Her neyse ya, neresinden tutsam elimde kalıyor hayatım arkadaş. Ben mi bir çırpıda sırtımı dönüyorum, sırtımı daha göstermemle insanlar mı kaçıyor bilemedim. Yalnız kendimle mutlu olmayı öğrenmedikçe mutlu olamayacağıma da karar verdim, hatta uygulamaya da başladım. Kendimle mutluyum bilader, bana mutluluk katmak için gelip ilk fırsatta kaçmaya yeltenenler s.gidin şimdi.

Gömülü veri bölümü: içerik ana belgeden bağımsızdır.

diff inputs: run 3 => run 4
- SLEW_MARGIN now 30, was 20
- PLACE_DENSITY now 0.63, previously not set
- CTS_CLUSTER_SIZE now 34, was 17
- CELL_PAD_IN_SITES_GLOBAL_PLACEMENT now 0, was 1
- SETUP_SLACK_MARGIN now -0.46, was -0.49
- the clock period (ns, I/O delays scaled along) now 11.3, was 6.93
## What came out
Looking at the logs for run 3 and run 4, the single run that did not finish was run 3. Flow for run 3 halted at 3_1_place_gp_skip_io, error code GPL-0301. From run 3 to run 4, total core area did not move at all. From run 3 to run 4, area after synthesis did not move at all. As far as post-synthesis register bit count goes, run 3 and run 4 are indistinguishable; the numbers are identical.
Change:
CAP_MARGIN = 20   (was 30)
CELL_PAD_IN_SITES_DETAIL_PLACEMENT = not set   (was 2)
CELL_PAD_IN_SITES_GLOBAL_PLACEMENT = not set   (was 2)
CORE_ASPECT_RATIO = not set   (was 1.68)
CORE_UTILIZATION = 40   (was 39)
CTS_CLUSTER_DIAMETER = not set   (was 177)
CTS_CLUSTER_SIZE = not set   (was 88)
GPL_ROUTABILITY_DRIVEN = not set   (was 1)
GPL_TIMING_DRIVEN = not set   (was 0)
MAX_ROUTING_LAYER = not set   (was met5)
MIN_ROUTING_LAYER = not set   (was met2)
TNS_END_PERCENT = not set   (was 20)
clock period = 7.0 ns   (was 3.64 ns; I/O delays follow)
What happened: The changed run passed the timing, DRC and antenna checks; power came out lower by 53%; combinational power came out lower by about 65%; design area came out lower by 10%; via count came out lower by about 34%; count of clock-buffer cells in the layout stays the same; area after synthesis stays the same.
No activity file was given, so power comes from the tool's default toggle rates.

Eeee şimdi ben uzun, ağdalı bi yazı döktürürdüm de.....

cem ben, kendiyle mutlu

NASIL SEVERİM

Nasıl severim sizi gecenin karanlığında bilir misiniz?
Ay ışığı parlatır gözlerinizi de, içime çekerim anlamını.
En çok aşk için sarılırım ayva tüylü göğüslerinize,
Ve ahlakımı temizlerim çıplak teninizde.

Nasıl severim sizi gün aşırı yanık sesinizde bilir misiniz?
Anadolunun en acılı ağıtını yakarım da, ağlatmam gönlünüzü.
Yol boyu gölgemi örtüp üstünüze,
saklayabilirim bedeninizi muamma gecenizde.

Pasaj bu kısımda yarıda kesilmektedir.